#### ASSIGNMENT
Within the material below, filter for lines that hold the word "waits".

#### PROVIDED RECORDS

________

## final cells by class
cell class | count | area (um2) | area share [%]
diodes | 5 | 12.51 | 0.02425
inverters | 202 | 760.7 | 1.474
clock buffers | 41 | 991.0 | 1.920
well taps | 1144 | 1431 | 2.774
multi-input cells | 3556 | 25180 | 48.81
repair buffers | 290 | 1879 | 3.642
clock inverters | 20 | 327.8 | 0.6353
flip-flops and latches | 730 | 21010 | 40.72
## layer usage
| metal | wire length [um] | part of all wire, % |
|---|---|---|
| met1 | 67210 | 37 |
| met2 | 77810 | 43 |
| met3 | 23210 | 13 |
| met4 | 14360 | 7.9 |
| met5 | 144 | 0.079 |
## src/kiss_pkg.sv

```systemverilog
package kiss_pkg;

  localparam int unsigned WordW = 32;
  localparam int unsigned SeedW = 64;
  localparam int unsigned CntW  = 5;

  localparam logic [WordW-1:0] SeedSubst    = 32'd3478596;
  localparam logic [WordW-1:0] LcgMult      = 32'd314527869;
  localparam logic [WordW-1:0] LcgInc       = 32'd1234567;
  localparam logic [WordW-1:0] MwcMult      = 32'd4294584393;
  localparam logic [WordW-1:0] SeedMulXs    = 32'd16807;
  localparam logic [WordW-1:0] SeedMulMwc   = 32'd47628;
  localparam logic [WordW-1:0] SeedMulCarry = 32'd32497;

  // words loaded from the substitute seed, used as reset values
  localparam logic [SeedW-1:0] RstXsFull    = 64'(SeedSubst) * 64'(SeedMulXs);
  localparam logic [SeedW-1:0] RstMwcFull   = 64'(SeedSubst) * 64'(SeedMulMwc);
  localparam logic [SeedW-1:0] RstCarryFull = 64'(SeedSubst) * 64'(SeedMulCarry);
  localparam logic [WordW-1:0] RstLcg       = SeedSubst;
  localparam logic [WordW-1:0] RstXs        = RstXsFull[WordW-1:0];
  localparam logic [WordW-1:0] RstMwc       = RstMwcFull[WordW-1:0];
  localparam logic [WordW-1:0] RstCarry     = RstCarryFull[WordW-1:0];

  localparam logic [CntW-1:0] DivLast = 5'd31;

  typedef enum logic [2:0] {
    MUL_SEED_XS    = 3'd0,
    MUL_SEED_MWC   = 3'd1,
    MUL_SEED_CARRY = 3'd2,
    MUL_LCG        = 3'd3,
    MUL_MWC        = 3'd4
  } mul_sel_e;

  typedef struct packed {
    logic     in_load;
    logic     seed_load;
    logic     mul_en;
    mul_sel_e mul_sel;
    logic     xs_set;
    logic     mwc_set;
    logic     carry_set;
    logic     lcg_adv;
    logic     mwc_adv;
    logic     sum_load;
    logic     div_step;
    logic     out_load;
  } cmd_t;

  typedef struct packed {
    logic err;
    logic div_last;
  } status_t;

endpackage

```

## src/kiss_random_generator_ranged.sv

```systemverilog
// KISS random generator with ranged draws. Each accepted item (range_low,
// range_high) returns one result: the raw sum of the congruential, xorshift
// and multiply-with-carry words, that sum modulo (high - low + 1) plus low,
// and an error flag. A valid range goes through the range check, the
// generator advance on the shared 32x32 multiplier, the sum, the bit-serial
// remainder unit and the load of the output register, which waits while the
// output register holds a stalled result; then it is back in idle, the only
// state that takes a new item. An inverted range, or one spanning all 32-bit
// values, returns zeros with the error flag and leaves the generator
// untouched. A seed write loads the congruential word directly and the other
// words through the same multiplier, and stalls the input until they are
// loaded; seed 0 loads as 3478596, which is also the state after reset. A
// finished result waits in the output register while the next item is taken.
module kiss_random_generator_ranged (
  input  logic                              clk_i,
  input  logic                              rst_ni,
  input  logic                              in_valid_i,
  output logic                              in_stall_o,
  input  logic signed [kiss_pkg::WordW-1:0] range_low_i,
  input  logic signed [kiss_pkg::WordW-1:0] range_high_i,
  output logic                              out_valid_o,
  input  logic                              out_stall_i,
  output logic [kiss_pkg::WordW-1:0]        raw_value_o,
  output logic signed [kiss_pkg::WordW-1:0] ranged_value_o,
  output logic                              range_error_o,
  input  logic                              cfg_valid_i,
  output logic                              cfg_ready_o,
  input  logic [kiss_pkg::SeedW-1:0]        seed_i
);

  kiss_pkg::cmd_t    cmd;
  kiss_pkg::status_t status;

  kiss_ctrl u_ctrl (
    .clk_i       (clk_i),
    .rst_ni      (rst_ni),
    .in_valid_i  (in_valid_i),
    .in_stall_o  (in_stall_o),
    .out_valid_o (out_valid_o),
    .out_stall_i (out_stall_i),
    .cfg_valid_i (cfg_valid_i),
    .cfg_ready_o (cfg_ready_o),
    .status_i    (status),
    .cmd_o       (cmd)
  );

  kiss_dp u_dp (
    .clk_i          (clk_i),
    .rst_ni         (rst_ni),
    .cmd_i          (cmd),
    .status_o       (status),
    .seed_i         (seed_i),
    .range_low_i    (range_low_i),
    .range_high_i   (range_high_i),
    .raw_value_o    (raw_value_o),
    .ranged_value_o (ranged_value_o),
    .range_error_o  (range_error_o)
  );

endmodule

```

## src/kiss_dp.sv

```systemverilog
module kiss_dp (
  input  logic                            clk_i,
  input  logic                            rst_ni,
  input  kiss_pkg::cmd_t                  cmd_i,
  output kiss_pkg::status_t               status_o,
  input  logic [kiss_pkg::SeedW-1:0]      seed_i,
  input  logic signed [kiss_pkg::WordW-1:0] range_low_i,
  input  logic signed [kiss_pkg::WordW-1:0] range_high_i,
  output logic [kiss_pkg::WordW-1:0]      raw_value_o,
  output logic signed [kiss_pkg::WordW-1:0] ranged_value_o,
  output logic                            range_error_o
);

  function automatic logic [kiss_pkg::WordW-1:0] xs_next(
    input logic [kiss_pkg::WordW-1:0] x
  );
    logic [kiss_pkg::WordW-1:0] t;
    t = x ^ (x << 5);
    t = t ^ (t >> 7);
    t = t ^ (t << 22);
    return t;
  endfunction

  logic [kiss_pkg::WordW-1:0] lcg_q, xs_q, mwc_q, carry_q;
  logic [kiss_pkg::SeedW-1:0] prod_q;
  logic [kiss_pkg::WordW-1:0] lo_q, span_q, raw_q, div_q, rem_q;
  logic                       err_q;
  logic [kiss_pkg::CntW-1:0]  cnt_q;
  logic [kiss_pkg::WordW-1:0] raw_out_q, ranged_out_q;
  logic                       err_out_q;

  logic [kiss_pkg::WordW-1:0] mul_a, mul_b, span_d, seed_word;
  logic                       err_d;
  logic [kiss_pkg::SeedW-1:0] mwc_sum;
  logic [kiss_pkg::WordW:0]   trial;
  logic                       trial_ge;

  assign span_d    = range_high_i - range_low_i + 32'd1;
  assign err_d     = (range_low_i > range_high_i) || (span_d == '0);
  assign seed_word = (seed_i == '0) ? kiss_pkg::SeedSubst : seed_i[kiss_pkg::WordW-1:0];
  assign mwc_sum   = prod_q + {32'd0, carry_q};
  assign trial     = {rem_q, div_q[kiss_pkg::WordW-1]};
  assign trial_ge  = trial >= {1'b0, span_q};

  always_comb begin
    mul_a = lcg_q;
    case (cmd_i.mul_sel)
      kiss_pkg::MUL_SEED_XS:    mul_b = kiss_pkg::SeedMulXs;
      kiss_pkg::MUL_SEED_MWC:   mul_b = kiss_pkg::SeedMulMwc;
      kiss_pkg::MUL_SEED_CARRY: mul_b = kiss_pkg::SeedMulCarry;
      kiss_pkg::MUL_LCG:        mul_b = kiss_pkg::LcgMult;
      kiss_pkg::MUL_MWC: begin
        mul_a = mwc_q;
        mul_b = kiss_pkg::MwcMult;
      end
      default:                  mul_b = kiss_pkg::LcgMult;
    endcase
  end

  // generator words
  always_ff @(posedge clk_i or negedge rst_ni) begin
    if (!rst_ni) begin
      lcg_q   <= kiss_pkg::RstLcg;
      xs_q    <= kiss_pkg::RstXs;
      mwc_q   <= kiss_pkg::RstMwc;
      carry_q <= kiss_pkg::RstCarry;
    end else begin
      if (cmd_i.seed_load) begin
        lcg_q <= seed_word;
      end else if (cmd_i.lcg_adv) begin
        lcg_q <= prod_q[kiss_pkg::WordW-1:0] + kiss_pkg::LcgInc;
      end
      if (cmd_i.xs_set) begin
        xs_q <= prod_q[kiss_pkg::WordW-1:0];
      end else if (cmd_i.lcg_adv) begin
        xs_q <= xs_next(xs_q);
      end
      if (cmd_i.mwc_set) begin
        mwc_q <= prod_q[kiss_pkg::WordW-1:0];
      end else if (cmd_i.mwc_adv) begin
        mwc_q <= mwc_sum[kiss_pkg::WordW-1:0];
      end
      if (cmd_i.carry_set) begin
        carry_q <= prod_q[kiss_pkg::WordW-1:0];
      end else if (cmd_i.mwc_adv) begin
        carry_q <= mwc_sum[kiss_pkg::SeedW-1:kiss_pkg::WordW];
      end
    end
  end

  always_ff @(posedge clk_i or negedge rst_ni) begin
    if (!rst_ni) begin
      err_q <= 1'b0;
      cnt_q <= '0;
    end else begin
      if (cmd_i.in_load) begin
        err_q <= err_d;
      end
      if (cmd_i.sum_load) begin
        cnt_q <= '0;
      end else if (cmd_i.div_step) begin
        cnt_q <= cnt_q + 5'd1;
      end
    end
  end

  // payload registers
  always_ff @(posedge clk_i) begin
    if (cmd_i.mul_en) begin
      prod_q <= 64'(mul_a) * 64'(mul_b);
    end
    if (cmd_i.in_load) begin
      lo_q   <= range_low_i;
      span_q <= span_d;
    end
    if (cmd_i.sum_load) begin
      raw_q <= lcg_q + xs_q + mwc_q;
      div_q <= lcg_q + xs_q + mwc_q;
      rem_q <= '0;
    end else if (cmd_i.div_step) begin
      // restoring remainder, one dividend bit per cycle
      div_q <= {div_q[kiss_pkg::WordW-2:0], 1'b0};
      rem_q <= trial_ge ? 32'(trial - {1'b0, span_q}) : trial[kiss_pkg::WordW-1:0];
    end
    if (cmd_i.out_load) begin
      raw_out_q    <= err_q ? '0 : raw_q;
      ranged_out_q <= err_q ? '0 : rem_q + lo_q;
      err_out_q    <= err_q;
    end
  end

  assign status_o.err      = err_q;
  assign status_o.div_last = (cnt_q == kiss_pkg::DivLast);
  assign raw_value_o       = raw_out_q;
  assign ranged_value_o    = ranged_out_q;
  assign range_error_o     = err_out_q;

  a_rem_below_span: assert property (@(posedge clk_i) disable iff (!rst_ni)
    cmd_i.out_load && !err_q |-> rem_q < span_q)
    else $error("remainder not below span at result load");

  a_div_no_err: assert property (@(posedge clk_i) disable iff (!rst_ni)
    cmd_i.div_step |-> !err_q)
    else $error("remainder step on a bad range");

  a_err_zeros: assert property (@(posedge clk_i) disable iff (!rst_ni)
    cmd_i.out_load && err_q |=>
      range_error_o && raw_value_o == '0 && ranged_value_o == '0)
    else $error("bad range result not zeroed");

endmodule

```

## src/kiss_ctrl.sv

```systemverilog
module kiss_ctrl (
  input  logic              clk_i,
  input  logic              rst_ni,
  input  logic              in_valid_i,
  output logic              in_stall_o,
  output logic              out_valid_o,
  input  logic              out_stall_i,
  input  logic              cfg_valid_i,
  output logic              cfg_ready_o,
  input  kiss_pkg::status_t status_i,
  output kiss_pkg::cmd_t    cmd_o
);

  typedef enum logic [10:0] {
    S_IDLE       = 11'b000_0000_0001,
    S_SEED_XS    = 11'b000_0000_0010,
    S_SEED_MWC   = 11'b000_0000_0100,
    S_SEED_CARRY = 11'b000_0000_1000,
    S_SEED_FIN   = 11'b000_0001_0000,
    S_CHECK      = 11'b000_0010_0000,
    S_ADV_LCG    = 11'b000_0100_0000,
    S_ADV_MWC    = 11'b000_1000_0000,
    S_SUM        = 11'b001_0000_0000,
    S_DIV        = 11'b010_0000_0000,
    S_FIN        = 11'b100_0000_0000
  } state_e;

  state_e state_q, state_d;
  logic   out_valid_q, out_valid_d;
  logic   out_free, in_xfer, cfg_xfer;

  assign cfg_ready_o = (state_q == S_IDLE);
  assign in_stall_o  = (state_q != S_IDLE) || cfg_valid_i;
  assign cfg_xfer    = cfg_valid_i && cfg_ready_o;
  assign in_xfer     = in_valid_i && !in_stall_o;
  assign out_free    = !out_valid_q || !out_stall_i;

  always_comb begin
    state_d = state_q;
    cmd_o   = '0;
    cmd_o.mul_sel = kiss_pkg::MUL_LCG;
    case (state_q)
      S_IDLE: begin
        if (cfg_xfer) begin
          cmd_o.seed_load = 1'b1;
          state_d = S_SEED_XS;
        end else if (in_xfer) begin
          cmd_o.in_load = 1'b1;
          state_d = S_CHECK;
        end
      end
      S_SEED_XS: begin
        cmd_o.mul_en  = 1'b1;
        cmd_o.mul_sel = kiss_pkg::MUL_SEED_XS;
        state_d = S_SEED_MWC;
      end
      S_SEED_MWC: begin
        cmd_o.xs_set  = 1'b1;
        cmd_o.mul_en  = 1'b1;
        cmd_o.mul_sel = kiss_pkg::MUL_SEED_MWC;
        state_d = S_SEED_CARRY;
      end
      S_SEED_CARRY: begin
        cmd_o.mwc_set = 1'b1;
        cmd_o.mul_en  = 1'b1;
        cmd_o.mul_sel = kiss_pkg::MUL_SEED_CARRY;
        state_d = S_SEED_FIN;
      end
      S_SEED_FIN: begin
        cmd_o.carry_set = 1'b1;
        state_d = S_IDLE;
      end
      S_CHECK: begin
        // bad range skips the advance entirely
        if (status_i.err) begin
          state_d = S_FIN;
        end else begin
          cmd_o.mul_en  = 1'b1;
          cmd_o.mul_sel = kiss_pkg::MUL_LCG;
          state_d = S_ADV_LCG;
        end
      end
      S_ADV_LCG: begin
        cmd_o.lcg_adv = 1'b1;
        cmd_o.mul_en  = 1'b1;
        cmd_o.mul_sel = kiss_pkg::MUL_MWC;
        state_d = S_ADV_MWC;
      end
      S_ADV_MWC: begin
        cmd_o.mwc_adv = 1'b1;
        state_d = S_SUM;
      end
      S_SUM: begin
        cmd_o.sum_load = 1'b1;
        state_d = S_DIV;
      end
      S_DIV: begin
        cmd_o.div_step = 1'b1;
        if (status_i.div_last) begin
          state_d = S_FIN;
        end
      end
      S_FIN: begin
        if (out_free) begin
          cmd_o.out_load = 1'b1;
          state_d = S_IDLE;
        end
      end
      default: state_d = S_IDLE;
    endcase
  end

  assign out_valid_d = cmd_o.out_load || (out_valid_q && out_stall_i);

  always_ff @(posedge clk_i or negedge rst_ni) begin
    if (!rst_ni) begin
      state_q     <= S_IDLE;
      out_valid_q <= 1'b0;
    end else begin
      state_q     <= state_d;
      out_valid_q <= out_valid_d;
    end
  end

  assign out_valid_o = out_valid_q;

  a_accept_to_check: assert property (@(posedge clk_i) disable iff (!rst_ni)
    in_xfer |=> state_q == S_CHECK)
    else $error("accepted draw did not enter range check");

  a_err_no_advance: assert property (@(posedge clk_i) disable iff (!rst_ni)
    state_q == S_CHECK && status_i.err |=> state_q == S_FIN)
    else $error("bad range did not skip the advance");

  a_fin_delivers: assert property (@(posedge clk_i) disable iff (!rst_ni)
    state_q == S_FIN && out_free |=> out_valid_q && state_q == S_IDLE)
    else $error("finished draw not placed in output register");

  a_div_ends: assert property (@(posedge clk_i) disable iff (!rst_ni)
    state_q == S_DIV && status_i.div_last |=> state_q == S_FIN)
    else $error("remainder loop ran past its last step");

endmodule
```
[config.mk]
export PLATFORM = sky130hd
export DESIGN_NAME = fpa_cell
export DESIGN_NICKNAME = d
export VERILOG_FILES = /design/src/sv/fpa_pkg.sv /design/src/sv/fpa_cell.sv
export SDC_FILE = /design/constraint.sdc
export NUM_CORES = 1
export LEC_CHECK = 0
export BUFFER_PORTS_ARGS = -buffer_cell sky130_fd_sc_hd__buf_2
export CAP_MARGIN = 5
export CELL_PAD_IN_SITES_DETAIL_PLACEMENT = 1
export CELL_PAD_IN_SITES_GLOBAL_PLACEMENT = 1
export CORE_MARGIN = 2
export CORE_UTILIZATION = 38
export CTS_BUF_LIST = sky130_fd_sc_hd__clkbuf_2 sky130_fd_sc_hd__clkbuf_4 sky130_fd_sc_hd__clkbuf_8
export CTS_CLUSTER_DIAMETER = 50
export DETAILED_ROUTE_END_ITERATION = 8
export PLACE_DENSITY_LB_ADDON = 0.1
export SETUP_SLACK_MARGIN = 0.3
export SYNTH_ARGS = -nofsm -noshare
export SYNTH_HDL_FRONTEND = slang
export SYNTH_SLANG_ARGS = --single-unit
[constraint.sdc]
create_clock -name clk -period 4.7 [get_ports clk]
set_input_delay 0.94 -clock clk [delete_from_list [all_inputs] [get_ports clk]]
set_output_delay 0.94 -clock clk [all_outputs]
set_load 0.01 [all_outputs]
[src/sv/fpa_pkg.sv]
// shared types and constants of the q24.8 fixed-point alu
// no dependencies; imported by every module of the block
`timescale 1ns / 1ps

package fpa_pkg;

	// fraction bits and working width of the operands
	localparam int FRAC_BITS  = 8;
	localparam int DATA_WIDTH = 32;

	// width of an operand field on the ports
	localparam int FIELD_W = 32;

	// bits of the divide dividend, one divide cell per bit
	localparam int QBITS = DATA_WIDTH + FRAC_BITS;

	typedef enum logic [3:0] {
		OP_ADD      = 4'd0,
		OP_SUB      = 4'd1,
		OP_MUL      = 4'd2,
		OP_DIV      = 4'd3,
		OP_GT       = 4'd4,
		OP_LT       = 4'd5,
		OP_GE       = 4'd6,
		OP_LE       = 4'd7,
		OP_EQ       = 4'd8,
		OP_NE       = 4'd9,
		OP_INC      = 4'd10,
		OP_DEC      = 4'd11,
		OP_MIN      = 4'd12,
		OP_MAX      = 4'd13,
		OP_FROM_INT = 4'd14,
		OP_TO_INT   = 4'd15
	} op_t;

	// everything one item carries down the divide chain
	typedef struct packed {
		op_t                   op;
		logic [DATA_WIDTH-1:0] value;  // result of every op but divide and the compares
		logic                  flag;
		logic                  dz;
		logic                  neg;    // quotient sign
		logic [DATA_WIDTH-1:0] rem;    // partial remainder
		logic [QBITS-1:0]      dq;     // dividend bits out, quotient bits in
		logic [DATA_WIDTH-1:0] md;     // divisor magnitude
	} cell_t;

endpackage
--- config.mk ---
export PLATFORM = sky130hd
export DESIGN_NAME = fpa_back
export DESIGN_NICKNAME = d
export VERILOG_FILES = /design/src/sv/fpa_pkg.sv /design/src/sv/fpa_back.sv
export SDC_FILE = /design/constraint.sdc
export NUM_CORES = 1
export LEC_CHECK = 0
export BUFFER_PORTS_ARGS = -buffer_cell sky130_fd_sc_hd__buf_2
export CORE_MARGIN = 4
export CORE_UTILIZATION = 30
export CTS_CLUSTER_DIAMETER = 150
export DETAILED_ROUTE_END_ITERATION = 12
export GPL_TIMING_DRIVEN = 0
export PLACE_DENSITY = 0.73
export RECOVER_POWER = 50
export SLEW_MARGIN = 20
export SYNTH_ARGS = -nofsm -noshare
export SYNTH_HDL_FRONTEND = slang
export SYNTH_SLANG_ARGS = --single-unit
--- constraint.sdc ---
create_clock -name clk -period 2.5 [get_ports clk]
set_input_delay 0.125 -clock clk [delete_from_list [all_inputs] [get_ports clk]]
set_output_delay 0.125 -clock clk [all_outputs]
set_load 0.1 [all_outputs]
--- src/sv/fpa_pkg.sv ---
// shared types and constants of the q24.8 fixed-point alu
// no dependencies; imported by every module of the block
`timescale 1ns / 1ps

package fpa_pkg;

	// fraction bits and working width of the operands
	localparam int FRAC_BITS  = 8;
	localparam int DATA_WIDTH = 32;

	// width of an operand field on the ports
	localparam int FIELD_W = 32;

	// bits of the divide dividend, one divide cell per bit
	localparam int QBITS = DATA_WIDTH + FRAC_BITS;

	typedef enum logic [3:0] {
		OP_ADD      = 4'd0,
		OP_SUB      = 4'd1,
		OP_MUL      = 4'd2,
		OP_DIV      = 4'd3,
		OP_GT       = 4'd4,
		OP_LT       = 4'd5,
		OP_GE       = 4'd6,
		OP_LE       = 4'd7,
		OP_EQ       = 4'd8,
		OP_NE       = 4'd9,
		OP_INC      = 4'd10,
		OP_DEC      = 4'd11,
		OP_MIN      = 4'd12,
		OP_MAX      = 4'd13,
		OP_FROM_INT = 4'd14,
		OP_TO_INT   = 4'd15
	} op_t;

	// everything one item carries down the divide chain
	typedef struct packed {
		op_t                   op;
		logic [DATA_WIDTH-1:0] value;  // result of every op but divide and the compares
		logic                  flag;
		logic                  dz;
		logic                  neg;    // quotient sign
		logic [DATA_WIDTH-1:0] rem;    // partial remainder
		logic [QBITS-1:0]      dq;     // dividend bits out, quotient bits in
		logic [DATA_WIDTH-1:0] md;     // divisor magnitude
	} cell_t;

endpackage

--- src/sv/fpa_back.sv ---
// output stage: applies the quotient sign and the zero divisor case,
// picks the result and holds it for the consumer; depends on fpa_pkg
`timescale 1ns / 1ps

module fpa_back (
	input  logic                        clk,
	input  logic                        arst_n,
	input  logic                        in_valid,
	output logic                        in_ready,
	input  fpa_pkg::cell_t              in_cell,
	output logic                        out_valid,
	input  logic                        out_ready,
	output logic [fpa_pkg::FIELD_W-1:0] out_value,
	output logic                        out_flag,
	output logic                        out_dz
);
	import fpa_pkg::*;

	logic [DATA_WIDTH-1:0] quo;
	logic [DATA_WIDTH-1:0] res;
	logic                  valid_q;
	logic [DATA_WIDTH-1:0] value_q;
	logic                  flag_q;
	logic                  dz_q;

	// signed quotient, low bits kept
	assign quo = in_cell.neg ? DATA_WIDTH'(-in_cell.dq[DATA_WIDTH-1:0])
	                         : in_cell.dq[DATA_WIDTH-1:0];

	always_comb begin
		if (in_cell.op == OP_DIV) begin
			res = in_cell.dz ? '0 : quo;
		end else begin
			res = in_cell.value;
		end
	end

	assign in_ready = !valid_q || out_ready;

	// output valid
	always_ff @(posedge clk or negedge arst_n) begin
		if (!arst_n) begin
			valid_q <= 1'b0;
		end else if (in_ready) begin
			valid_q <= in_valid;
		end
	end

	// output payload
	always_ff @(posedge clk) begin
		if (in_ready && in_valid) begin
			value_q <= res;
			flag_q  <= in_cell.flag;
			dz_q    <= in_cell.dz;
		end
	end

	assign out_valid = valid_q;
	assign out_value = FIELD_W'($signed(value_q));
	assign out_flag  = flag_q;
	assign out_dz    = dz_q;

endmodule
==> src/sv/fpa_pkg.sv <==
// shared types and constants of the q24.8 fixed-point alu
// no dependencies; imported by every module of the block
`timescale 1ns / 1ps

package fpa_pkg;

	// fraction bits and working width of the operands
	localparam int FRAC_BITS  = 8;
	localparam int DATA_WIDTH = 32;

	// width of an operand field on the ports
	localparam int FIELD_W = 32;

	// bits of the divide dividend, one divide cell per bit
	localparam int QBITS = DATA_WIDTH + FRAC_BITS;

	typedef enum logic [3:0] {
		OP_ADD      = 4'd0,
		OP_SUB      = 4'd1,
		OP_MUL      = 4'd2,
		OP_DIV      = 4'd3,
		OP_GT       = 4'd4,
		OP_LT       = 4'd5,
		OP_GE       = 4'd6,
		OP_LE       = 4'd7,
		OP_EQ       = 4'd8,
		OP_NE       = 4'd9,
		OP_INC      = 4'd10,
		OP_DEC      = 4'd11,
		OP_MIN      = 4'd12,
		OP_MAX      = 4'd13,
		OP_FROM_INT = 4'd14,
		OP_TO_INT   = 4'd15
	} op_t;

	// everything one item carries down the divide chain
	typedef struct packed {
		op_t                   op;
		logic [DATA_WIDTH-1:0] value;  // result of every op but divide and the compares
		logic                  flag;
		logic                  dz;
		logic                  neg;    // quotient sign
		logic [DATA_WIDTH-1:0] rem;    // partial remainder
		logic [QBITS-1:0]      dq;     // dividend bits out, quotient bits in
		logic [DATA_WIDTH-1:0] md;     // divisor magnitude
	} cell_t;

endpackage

________

#### ANSWER FOR THIS EXERCISE
// remainder unit and the load of the output register, which waits while the
// finished result waits in the output register while the next item is taken.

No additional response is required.